Ogarnia mnie totalne zawstydzenie. Mimo że wiedziałem, iż Jimin miał świadomość, że Jongup mi się podoba, to jednak to straszne słuchać, jak mówi o tym na głos.
- Ale nadal jestem twoim kumplem. - Wydaje się naprawdę przejęty. - I nie chcę już więcej patrzeć, jak marnujesz energię na tego kretyna. Przez cały czas bałeś się z nim porozmawiać o tym, co się między wami dzieje, ale gdybyś go zapytał, może odkryłbyś, że nie jest wart twojej sympatii. Tyle że nie zapytałeś. Nigdy go o to nie pytałeś, prawda?
Jestem przytłoczony uczuciem zranienia. Ból jest nieznośny.
- Idź już sobie, proszę. Zostaw mnie - mówię szeptem.

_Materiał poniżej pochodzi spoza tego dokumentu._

### src/rtl/wb_pkg.sv
// Shared widths and constants for the write-back register file and its scoreboard.
package wb_pkg;

  localparam int DATA_W = 16;
  localparam int ADDR_W = 4;
  localparam int NREGS  = 2 ** ADDR_W;

  localparam logic [ADDR_W-1:0] REG_ZERO = 4'd0;

endpackage

### src/rtl/reg_scoreboard.sv
// Busy-bit scoreboard: one pending-write flag per GPR, raising hazard on RAW/WAW conflicts.
module reg_scoreboard
  import wb_pkg::*;
(
  input  logic              clk,
  input  logic              reset,
  input  logic              wb_en,
  input  logic [ADDR_W-1:0] wb_addr,
  input  logic [ADDR_W-1:0] ra_addr,
  input  logic [ADDR_W-1:0] rb_addr,
  input  logic              iss_en,
  input  logic [ADDR_W-1:0] iss_dst,
  output logic              hazard,
  output logic              iss_ok
);

  logic [NREGS-1:0] r_busy;
  logic [NREGS-1:0] w_effBusy;
  logic [NREGS-1:0] w_busyNext;

  // A write-back landing this cycle releases its register for same-cycle readers.
  always_comb begin
    w_effBusy = r_busy;
    if (wb_en) begin
      w_effBusy[wb_addr] = 1'b0;
    end
  end

  assign hazard = iss_en & (w_effBusy[ra_addr] | w_effBusy[rb_addr] | w_effBusy[iss_dst]);
  assign iss_ok = iss_en & ~hazard;

  // Set is applied after clear so a new producer keeps the register busy.
  always_comb begin
    w_busyNext = r_busy;
    if (wb_en) begin
      w_busyNext[wb_addr] = 1'b0;
    end
    if (iss_ok && (iss_dst != REG_ZERO)) begin
      w_busyNext[iss_dst] = 1'b1;
    end
    w_busyNext[0] = 1'b0;
  end

  always_ff @(posedge clk) begin
    if (reset) begin
      r_busy <= '0;
    end else begin
      r_busy <= w_busyNext;
    end
  end

endmodule

### src/rtl/wb_regfile16x16.sv
// 16x16 GPR file with two registered, write-through read ports and a hazard scoreboard.
module wb_regfile16x16
  import wb_pkg::*;
(
  input  logic              clk,
  input  logic              reset,
  input  logic              wb_en,
  input  logic [ADDR_W-1:0] wb_addr,
  input  logic [DATA_W-1:0] wb_data,
  input  logic [ADDR_W-1:0] ra_addr,
  input  logic [ADDR_W-1:0] rb_addr,
  output logic [DATA_W-1:0] ra_data,
  output logic [DATA_W-1:0] rb_data,
  input  logic              iss_en,
  input  logic [ADDR_W-1:0] iss_dst,
  output logic              hazard,
  output logic              iss_ok
);

  logic [DATA_W-1:0] r_regs [NREGS];
  logic [DATA_W-1:0] r_raData;
  logic [DATA_W-1:0] r_rbData;
  logic [DATA_W-1:0] w_raNext;
  logic [DATA_W-1:0] w_rbNext;
  logic              w_wbLive;

  assign w_wbLive = wb_en && (wb_addr != REG_ZERO);

  // r0 reads zero outright; otherwise a same-cycle write-back overrides the stored value.
  always_comb begin
    w_raNext = r_regs[ra_addr];
    w_rbNext = r_regs[rb_addr];
    if (w_wbLive && (wb_addr == ra_addr)) begin
      w_raNext = wb_data;
    end
    if (w_wbLive && (wb_addr == rb_addr)) begin
      w_rbNext = wb_data;
    end
    if (ra_addr == REG_ZERO) begin
      w_raNext = '0;
    end
    if (rb_addr == REG_ZERO) begin
      w_rbNext = '0;
    end
  end

  always_ff @(posedge clk) begin
    if (reset) begin
      for (int i = 0; i < NREGS; i++) begin
        r_regs[i] <= '0;
      end
      r_raData <= '0;
      r_rbData <= '0;
    end else begin
      if (w_wbLive) begin
        r_regs[wb_addr] <= wb_data;
      end
      r_raData <= w_raNext;
      r_rbData <= w_rbNext;
    end
  end

  assign ra_data = r_raData;
  assign rb_data = r_rbData;

  reg_scoreboard uScoreboard (
    .clk     (clk),
    .reset   (reset),
    .wb_en   (wb_en),
    .wb_addr (wb_addr),
    .ra_addr (ra_addr),
    .rb_addr (rb_addr),
    .iss_en  (iss_en),
    .iss_dst (iss_dst),
    .hazard  (hazard),
    .iss_ok  (iss_ok)
  );

endmodule

### config.mk
export PLATFORM = sky130hd
export DESIGN_NAME = wb_regfile16x16
export DESIGN_NICKNAME = d
export VERILOG_FILES = /design/src/rtl/wb_pkg.sv /design/src/rtl/reg_scoreboard.sv /design/src/rtl/wb_regfile16x16.sv
export SDC_FILE = /design/constraint.sdc
export NUM_CORES = 1
export LEC_CHECK = 0
export ABC_AREA = 0
export CAP_MARGIN = 20
export CORE_MARGIN = 8
export CORE_UTILIZATION = 61
export DETAILED_ROUTE_END_ITERATION = 12
export PLACE_DENSITY = 0.78
export SYNTH_ARGS = -nofsm -noshare
export SYNTH_HDL_FRONTEND = slang
export SYNTH_HIERARCHICAL = 1
export SYNTH_SLANG_ARGS = --single-unit
### constraint.sdc
create_clock -name clk -period 3.7 [get_ports clk]
set_input_delay 0.925 -clock clk [delete_from_list [all_inputs] [get_ports clk]]
set_output_delay 0.925 -clock clk [all_outputs]
set_load 0.01 [all_outputs]
; Word level (Yosys, flattened, before mapping)
; Memory sizes are Yosys's and may differ from the RTL's. A register that Yosys moved wholly into a read port is not among the register bits.
; Index checks and enable logic that the tools add are counted.
[op_classes]
n_lt_le_gt_ge = 6
n_reduce_logical = 11
bitwise = 8
muxes = 20
[ops]
columns = op, n
row1 = 2-to-1 mux 16 bit, 3
row2 = < comparator 4 x 5 -> 1 bit (second input constant), 4
row3 = bitwise AND 16 bit, 1
row4 = inverter 16 bit, 1
row5 = OR 16 bit, 1
row6 = OR reduction 16 bit, 1
row7 = binary-select mux 1 bit (select 4 bit), 3
row8 = 2-to-1 mux 1 bit, 11
row9 = demux 1 bit (select 4 bit), 2
row10 = >= comparator 4 x 1 -> 1 bit (second input constant), 2
row11 = logical NOT 4 bit, 2
row12 = nonzero test 4 bit, 2
row13 = logical AND 1 bit, 4
row14 = 2-to-1 mux 4 bit, 1
row15 = OR reduction 2 bit, 2
row16 = bitwise AND 1 bit, 2
row17 = OR 1 bit, 2
row18 = inverter 1 bit, 1
[totals]
inputBits = 36
memories = 1
reg_bits = 16
word_cells = 48
ram_bits = 256
output_inout_bits = 34
[memory_table]
columns = memory, words, width, read_ports, rd_ports_with_merged_regs, write_ports, line_no
row1 = r_regs, 16, 16, 2, 2, 16, wb_regfile16x16.sv:20  ; logic [DATA_W-1:0] r_regs [NREGS];

; Depth between registers and ports, before layout
[depth]
depth_word = 16
depth_mapped = 9
ltp_nobuf = 7

; Cells and area by module
; Netlist, hierarchy kept.
[modules_own_cells]
columns = module, instances, cells_per_inst, seq_area_each_um2, area_each_um2
row1 = wb_regfile16x16, 1, 1081, 8328.0, 14808.0
row2 = reg_scoreboard, 1, 174, 300.3, 1407.6

; Worst setup path after synthesis
; No wires, ideal clock.
[synth_path]
path_type = input -> output
start = input wb_addr[2]
end = output iss_ok
required_ns = 2.775
arrival_ns = 2.614
n_path_buf = 1
slack_ns = 0.161
stages = 8
cell_sequence = buf_4 > or3b_4 > o221ai_1 > nand4_1 > a2111oi_0 > and4bb_1 > and2_2 > and3_1
[synth_via]
elab_chain_cells = 14
elab_cells_between_ends = 19
classes_between = order compare: 2 / mux: 9 / bitwise: 7 / reduce/logical: 1
[synth_rtl]
columns = element, line_no
row1 = start: declaration, wb_regfile16x16.sv:8  ; input logic [ADDR_W-1:0] wb_addr,
row2 = < comparator 4 x 5 -> 1 bit (implied by the code) or >= comparator 4 x 1 -> 1 bit (tied branches), reg_scoreboard.sv:25  ; w_effBusy[wb_addr] = 1'b0;
row3 = logical AND 1 bit (implied by the code), reg_scoreboard.sv:25
row4 = 2-to-1 mux 1 bit (implied by the code), reg_scoreboard.sv:25
row5 = demux 1 bit (select 4 bit) (*), -
row6 = inverter 16 bit (no source line) (*), -
row7 = bitwise AND 16 bit (no source line) (*), -
row8 = 2-to-1 mux 16 bit (*), reg_scoreboard.sv:24  ; if (wb_en) begin
row9 = binary-select mux 1 bit (select 4 bit), reg_scoreboard.sv:29  ; assign hazard = iss_en & (w_effBusy[ra_addr] | w_effBusy[rb_addr] | w_effBusy[iss_dst]);
row10 = 2-to-1 mux 1 bit (implied by the code), reg_scoreboard.sv:29
row11 = OR 1 bit, reg_scoreboard.sv:29
row12 = OR 1 bit (*), reg_scoreboard.sv:29
row13 = bitwise AND 1 bit (*), reg_scoreboard.sv:29
row14 = inverter 1 bit (*), reg_scoreboard.sv:30  ; assign iss_ok = iss_en & ~hazard;
row15 = bitwise AND 1 bit (*), reg_scoreboard.sv:30
row16 = end: declaration, wb_regfile16x16.sv:17  ; output logic iss_ok
; Every way passes the cells marked *; elsewhere a longest branch is shown, timed or not. The select of a mux whose other input is x is not followed.

; Worst setup path after layout
[layout_path]
start = input wb_addr[1]
end = output iss_ok
; The elaborated chain is that of the path after synthesis.

==> metrics.cfg <==
[route]
route.vias.total=11900
drt_wl_total_um=48200
drtIter0Drc=1514
drc=0
wl_per_cell_um=27.6
avgViaCountPerCell=6.82
firstDrtPassIters=6
final_antenna_net_count=0

[timing]
layout_min_cycle_time_ns=3.70
setup_viol=0
max_slew_margin_pct=42.5
holdWs_ns=0.533
maxSlewViolCount=0
fin_crit_sh_pct=100
rsz0062_at_grt=true
fmaxAchievable_mhz=270
worstMarginPinSlew_ns=0.862
hold_violations=0
clock_skew_ns=0.0290

[setup_path]
cp-start-kind=input port
cp.depth=10
crit_path_frequent_cell=buf_6
cp_cell_sequence=buf_8, buf_6, or3b_4, o21ai_4, o22ai_2, a311o_1, and4bb_1, and2_4, and3_4, buf_6
crit_slowest_cell=or3b_4
ff2ff_setup_slack_ns=1.55
crit_type=in2out
worst_setup_path_end_kind=output pin
critical-path-top-delay-family=simple AND/OR/NAND/NOR gates
critPathMaxStageDelay_ns=0.40
r2r_cells=10
critical_path_peak_fanout=7
cp.arrival_ns=2.77
cp_num_buf_inv=3
crit_required_ns=2.77

[cells_and_area]
final_cell_mix=edfxtp_1 (256), and2_1 (242), mux2i_1 (128)
final_common_cell=edfxtp_1
n_antenna_cell=0
final_util_pct=72.6
area_growth_syn_to_layout_pct=16.7
finalNonFillerCells=1745
nets=1421
drive_above_1_share_pct=23.0
fillers=1741

[grt]
grt_max_degree=49
grt_pass1_wl_um=74100
grt_pass1_vias=12000
grt_usage_pct=30.7
grt-ovfl-total=0
antenna_found_initial=1

[synthesis]
synth_top_area_share_pct=47.4
yosysWarningCount=6
yosysUniqueCellTypes=73
synth_top_area_cell=edfxtp_1
synth_edf_count=256
async_flop_share_pct=0
synth-seq-cells=303
synth_flop_cell=edfxtp_1
ys_seq_area_share_pct=53.2
syn_area_sq_um=16200
synth.area.top_cells=edfxtp_1 (47%), and2_1 (9.3%), mux4_2 (9.0%)
avgSynthCellArea_sq_um=12.9
synthCells=1255

[clock_network]
clockBufferDepth=3
cts_root_buffer=clkbuf_16
cts_tree=built
clock-sinks=303
ctsHoldBuffers=0
clk_pin_slew_worst_paths_ns=0.06
htreeDepth=1
cts-buffers-inserted=31
clock_latency_ns=0.59

[floorplan]
die_y_um=179
ios=70
rows=59
core_sq_um=26100
die_area_sq_um=32100
initial_core_util_pct=62.2
die_w_um=179

[placement]
dp.cells=1681
place_hpwl_um=32800
numPortBuffers=69
globalplace.congestion=0.927

[pwr]
power_frac_seq_pct=49.1
swShare_pct=25.3
switching_power_uw=2070
vdd_drop_max_mv=0.384
p_clk_share_pct=37.5
p_per_area_nw_per_um2=432
p_comb_share_pct=13.4
p_int_uw=6110
leakage_uw=0.00693

[run_status]
status=completed

[worst_hold_path]
hold_path_depth=2
hold_path.class=reg2reg

[run]
max_cap_viol_count=0

-- cell usage after synthesis (5+ instances only) --
cell type	n
a211oi_1	32
a21oi_1	9
a31oi_1	31
and2_1	242
buf_2	29
buf_4	15
buf_6	11
clkbuf_1	55
dfxtp_1	47
edfxtp_1	256
inv_1	7
mux2i_1	128
mux4_2	65
nand2_1	17
nand2b_1	8
nand3_1	34
nand3b_1	6
nor2_1	20
nor2b_1	9
o2111ai_1	5
o21ai_0	12
o22ai_1	69
o31ai_1	32
o32ai_1	7
or2_2	16
or3b_1	5
xnor2_1	8
-- registers in the layout, summed over array words and instances (netlist names) --
signal	cells
r_regs	256
ra_data	16
rb_data	16
uScoreboard/r_busy	15
-- path summary, 6_finish.rpt --
| kind | startpoint | to |
|---|---|---|
| hold reg to reg | uScoreboard/r_busy[8]$_SDFF_PP0_ | uScoreboard/r_busy[8]$_SDFF_PP0_ |
| setup reg to reg | uScoreboard/r_busy[1]$_SDFF_PP0_ | uScoreboard/r_busy[10]$_SDFF_PP0_ |
| hold / removal | uScoreboard/r_busy[8]$_SDFF_PP0_ | uScoreboard/r_busy[8]$_SDFF_PP0_ |
| setup / recovery | wb_addr[1] | iss_ok |
-- worst min-delay path: cells and delay by family (launching register included) --
kind,cells,cell delay [ns]
DFF,1,0.34
and+or+nand+nor,1,0.09
AOI/OAI and AO/OA,1,0.06
-- logic make-up (layout without fill, tap and decap cells) --
kind of cell | after synthesis | count (layout) | share of synthesized area [%]
xor+xnor | 8 | 8 | 0.432
other cells | 1 | 16 | 0.0231
mux | 197 | 197 | 17.2
compound gates | 228 | 228 | 10.1
simple gates | 395 | 395 | 15.1
flops | 303 | 303 | 53.2
buf+inv | 123 | 263 | 3.95
-- routing by layer --
metal	GRT usage, %	routed length [um]	part of all wire, %
met3	6.51	5510	11
met4	11.2	1610	3.3
met1	41.4	18600	38
met5	0	12	0.025
met2	48.5	22500	47
-- power groups by stage --
stage	sequential, uW	clock [uW]	combinational (uW)
global route	4040	3230	1150
floorplan	4060	0	615
CTS	4010	3080	1070
detailed placement	4080	0	1050
global placement	4060	0	1030
finish	4020	3070	1090
-- layout make-up --
type                    instances  area (sq um)  share of cell area (%)
flip-flops and latches        303          8630                    45.6
multi-input cells             844          7130                    37.7
repair buffers                198          1710                    9.02
clock buffers                  42           901                    4.76
well taps                     335           419                    2.22
clock inverters                16           105                   0.556
inverters                       7          26.3                   0.139
-- per-stage QoR --
step	power (uW)	setup slack, ns	area [sq um]	TNS (ns)
2_1_floorplan	4680	0.161	16300	0
3_3_place_gp	5090	-1.03	17700	-2.03
3_5_place_dp	5130	-1.08	17700	-2.30
4_1_cts	8170	-0.00851	18900	-0.00851
5_1_grt	8410	-0.0671	18900	-0.0671
6_report	8180	0.00178	18900	0
-- timing repair --
action,4_1_cts,5_1_grt
buffers inserted,6,0
gates resized for setup,85,8
pin swaps,12,6
endpoints found under the setup margin,2,2
hold endpoints to repair,0,0
Note: power is estimated with default switching activity, not from simulation.
==> RTL change 1 (config.mk and constraints unchanged) <==
The package constant `ADDR_W` goes from 4 to 5.
--- a/src/rtl/wb_pkg.sv
+++ b/src/rtl/wb_pkg.sv
@@ -4,3 +4,3 @@
   localparam int DATA_W = 16;
-  localparam int ADDR_W = 4;
+  localparam int ADDR_W = 5;
   localparam int NREGS  = 2 ** ADDR_W;
Interface: changed (resized iss_dst, ra_addr, rb_addr and wb_addr); port bits go from 70 to 74. The function was not compared with the original's and may differ.
==> RTL change 1 against the original RTL <==
The flow now finishes with violations (setup timing). Design area up 97%. Synthesized area grew 96%. Sequential cell count grew 272. Largest power group unchanged. Total power rose by 99%. Sequential share of layout area fell by 0.95 points. Clock skew rose by 0.023 ns. Wire length up 120%. Hold slack lost 0.014 ns. Count of clock-buffer cells in the layout is 35 higher. Setup slack got worse by 0.62 ns.
==> RTL change 1: results (changes against the original RTL) <==
Violated checks: setup timing
EDFF count, synth: 512 (+100%)
Starting DRC count in detailed routing: 3,498 (+130%)
HP Start: uScoreboard/r_busy[25]
Hold slack: 0.519 ns (-0.0141 ns)
Synth top area cells: edfxtp_1 48%, mux4_2 16%, and2_1 9.9%
Min-Delay Endpoint: uScoreboard/r_busy[25]
Setup TNS: -1.19 ns (-1.19 ns)
Peak supply drop: 0.428 mV (+11%)
Yosys cell types: 84 (+15%)
Status: finished, violations left
Worst Setup Slack, final: -0.615 ns (-0.616 ns)
Slew @ Worst Pin: 0.956 ns (+0.0932 ns)
Largest net degree at the start of global routing: 102 (+110%)
LEAKAGE: 13.5 nW (+94%)
Inserted Clock Buffers: 59 (+90%)
Worst Path Max Fanout: 5 (-2)
Via count: 23,350 (+96%)
R2r worst-path depth: 11 (+1)
DP HPWL: 70,300 um (+110%)
Share of cells above drive strength 1: 30.6% (+7.6 points)
# setup viols final: 2 (+2)
GR Util met2: 55.5% (+6.9 points)
Synth cell count leaders: 512 x edfxtp_1, 500 x and2_1, 222 x mux4_2
Placed instance count: 3,212 (+91%)
Initial antenna violation count: 4 (+3)
Worst-Skew Late Latency: 0.65 ns (+0.06 ns)
CP top delay family: compound AO/OA/AOI/OAI gates
Metal2 WL: 49,600 um (+120%)
-- RTL change 1: changes by cell type after synthesis, sizes merged, moves of 25 or more --
cell    delta
and2     +257
edfxtp   +256
mux4     +157
clkbuf    +84
nand2     +82
mux2      +62
o22ai     -42
nor2      +35
o21ai     +34
nand3     +33
a22oi     +28
a31oi     -27
buf       +26
mux2i     -25
-- RTL change 1: cell families (layout without fill, tap and decap cells) --
group	Yosys count	in the layout	synth area share [%]
simple gates	883	883	16.4
flops	575	575	52.4
mux	391	391	21.3
compound gates	266	266	6.28
buf+inv	235	516	3.31
xor+xnor	10	10	0.276
other cells	1	21	0.0118
-- RTL change 1: how the worst max path moves through the flow --
| stage | from | to | slack [ns] | depth (start not counted) |
|---|---|---|---|---|
| floorplan | wb_addr[2] | iss_ok | -0.29 | 8 |
| global placement | wb_addr[1] | hazard | -1.42 | 10 |
| detailed placement | wb_addr[1] | hazard | -1.45 | 10 |
| CTS | wb_addr[1] | hazard | -0.62 | 11 |
| global route | wb_addr[1] | hazard | -0.64 | 11 |
| finish | wb_addr[3] | hazard | -0.61 | 14 |
-- RTL change 1: layout make-up --
cell class,count,area [um^2],share of cell area (%)
antenna,5,12.5,0.0336
clock buffer,77,1710,4.59
clock inverter,34,397,1.06
inverter,9,33.8,0.0907
multi-input combinational,1566,14200,38.2
sequential,575,16600,44.7
tap,680,851,2.28
timing repair buffer,396,3380,9.07
-- RTL change 1: what timing repair did --
action,in CTS,in global routing
buffers inserted,7,4
endpoints found under the setup margin,2,2
pin swaps,12,9
cloned,1,1
gates resized for setup,55,17
-- RTL change 1: report_power, final --
| group | internal (mW) | switching [mW] | total [mW] |
|---|---|---|---|
| Clock | 3.75 | 2.64 | 6.39 |
| Combinational | 1.02 | 1.28 | 2.30 |
| Sequential | 7.42 | 0.191 | 7.61 |
==> RTL change 2 (same flow settings) <==
Without the edit above. Take the reset off `r_rbData` and load it in a clocked block of its own.
--- a/src/rtl/wb_regfile16x16.sv
+++ b/src/rtl/wb_regfile16x16.sv
@@ -52,3 +52,2 @@
       r_raData <= '0;
-      r_rbData <= '0;
     end else begin
@@ -58,4 +57,7 @@
       r_raData <= w_raNext;
-      r_rbData <= w_rbNext;
     end
+  end
+
+  always_ff @(posedge clk) begin
+    r_rbData <= w_rbNext;
   end
Check against the original RTL: not equivalent (Yosys sat finds a counterexample within 4 cycles, from zero or initial values and one cycle with reset high).
==> RTL change 2 against the original RTL <==
The run now ends with setup timing left. Sequential power barely moved. Design area grew 0.46%. Wire length decreased by 0.24%. Setup slack got worse by 0.043 ns. Sequential cell count unchanged. Clock power increased by 4%. Cell count rose by 0.29%. Total power grew 2.4%. Synthesized area up 0.38%. Count of clock-buffer cells in the layout fell by 1.
==> RTL change 2: results (changes against the original RTL) <==
Status: finished, violations left
Violated checks: setup timing
Fill cells: 1,758 (+0.98%)
EDFF count, synth: 256 (unchanged)
Area after DPL: 17,800 um^2 (+0.17%)
Vias per cell: 6.73 (-1.3%)
R2r worst-path depth: 11 (+1)
Routing usage on met1: 43.5% (+2.1 points)
Synth cell count leaders: 256 x edfxtp_1, 244 x and2_1, 128 x mux2i_1
Starting DRC count in detailed routing: 1,698 (+12%)
GP Congestion: 0.888 (-4.2%)
Sequential fraction of the synthesis area: 53.0% (-0.20 points)
Detailed Routing Iterations Pass 1: 7 (+1)
GR Util met2: 48.3% (-0.29 points)
Finished Layout Cells: 1,750 (+0.29%)
RR Startpoint: uScoreboard/r_busy[1]
Vias in the first global route: 11,665 (-2.9%)
Reg2reg setup slack: 1.47 ns (-0.08 ns)
Synth top area cells: edfxtp_1 47%, and2_1 9.4%, mux4_2 9.0%
Mean routed wirelength per cell: 27.5 um (-0.52%)
Metal2 WL: 22,200 um (-1.2%)
Detail Route met3 WL: 5070 um (-8.0%)
First-pass GRT wire length: 72,900 um (-1.7%)
DP HPWL: 32,400 um (-1.5%)
Setup TNS: -0.0414 ns (-0.0414 ns)
Worst min path class: reg -> reg
Syn Inst Count: 1,259 (+0.32%)
Worst Path Max Fanout: 5 (-2)
R2r endpoint: uScoreboard/r_busy[15]
Antenna Diode Count: 0 (unchanged)
Nets: 1,426 (+0.35%)
Yosys cell types: 76 (+4.1%)
# setup viols final: 1 (+1)
Inserted Clock Buffers: 31 (unchanged)
M3 GR Usage: 5.26% (-1.2 points)
PortBufs: 69 (unchanged)
M1 wire length: 19,700 um (+6.0%)
LEAKAGE: 7.00 nW (+0.90%)
Slew @ Worst Pin: 0.865 ns (+0.00230 ns)
Largest net degree at the start of global routing: 50 (+2.0%)
Worst Setup Slack, final: -0.0414 ns (-0.0431 ns)
Initial antenna violation count: 2 (+1)
Max FFs per register: 256 (unchanged)
Fraction of registers with async set/reset: 0% (unchanged)
Final Skew: 0.0149 ns (-0.0141 ns)
Peak supply drop: 0.458 mV (+19%)
Post-Place Worst Slack: -1.10 ns (-0.0221 ns)
Placed instance count: 1,686 (+0.30%)
Post-layout util: 72.7% (+0.13 points)
Worst EP arrival: 2.82 ns (+0.05 ns)
GRT Util Overall: 30.3% (-0.36 points)
Share of cells above drive strength 1: 23.0% (-0.081 points)
==> RTL change 2: kinds of logic after synthesis <==
family	Yosys count	share of synthesized area (%)
AO/OA/AOI/OAI	228	10.1
XOR/XNOR	6	0.369
buffers and inverters	122	4.13
flip-flops	303	53.0
multiplexers	197	17.1
other	1	0.0230
AND/OR/NAND/NOR	402	15.3
==> RTL change 2: layout make-up <==
type,count,area share (%)
flip-flops and latches,303,45.4
multi-input cells,849,37.8
repair buffers,198,8.97
clock buffers,41,4.65
well taps,335,2.21
clock inverters,17,0.836
inverters,7,0.138
==> RTL change 2: worst max-delay path: stages <==
cell and delay (ns):
buf_6 0.10, buf_6 0.12, o41ai_4 0.33, buf_4 0.16, buf_4 0.10, o22ai_1 0.07, a311o_1 0.27, and4bb_1 0.31
and2_4 0.16, and3_4 0.17, buf_6 0.09
==> RTL change 2: worst min-delay path by stage <==
stage,start,endpoint,cells after the start,slack (ns)
after floorplan,uScoreboard/r_busy[8],uScoreboard/r_busy[8],2,0.46
after global routing,uScoreboard/r_busy[8],uScoreboard/r_busy[8],2,0.58
after detailed placement,uScoreboard/r_busy[8],uScoreboard/r_busy[8],2,0.53
after CTS,uScoreboard/r_busy[8],uScoreboard/r_busy[8],2,0.53
final,uScoreboard/r_busy[8],uScoreboard/r_busy[8],2,0.54
after global placement,uScoreboard/r_busy[8],uScoreboard/r_busy[8],2,0.52
==> RTL change 2: where the power goes <==
part | internal [mW] | leakage (nW) | switching (mW)
combinational | 0.512 | 3.65 | 0.652
clock | 1.83 | 0.514 | 1.35
sequential | 3.92 | 2.83 | 0.107
total | 6.26 | 7.00 | 2.11
==> RTL change 2: what timing repair did <==
action	4_1_cts	5_1_grt
endpoints found under the setup margin	2	2
pin swaps	11	4
setup buffers	6	0
resized for setup	80	13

- Youngjae. - Jimin obniża ton głosu i czeka, aż na niego spojrzę. - Co by nie mówić, Momo i on postąpili źle, że ci nie powiedzieli. Zasługujesz na lepsze traktowanie. I mam nadzieję, że ten gość, z którym przed chwilą rozmawiałeś... - Jimin pokazuje na moją komórkę, którą trzymam w dłoni - ...to ktoś lepszy od Jongup'a.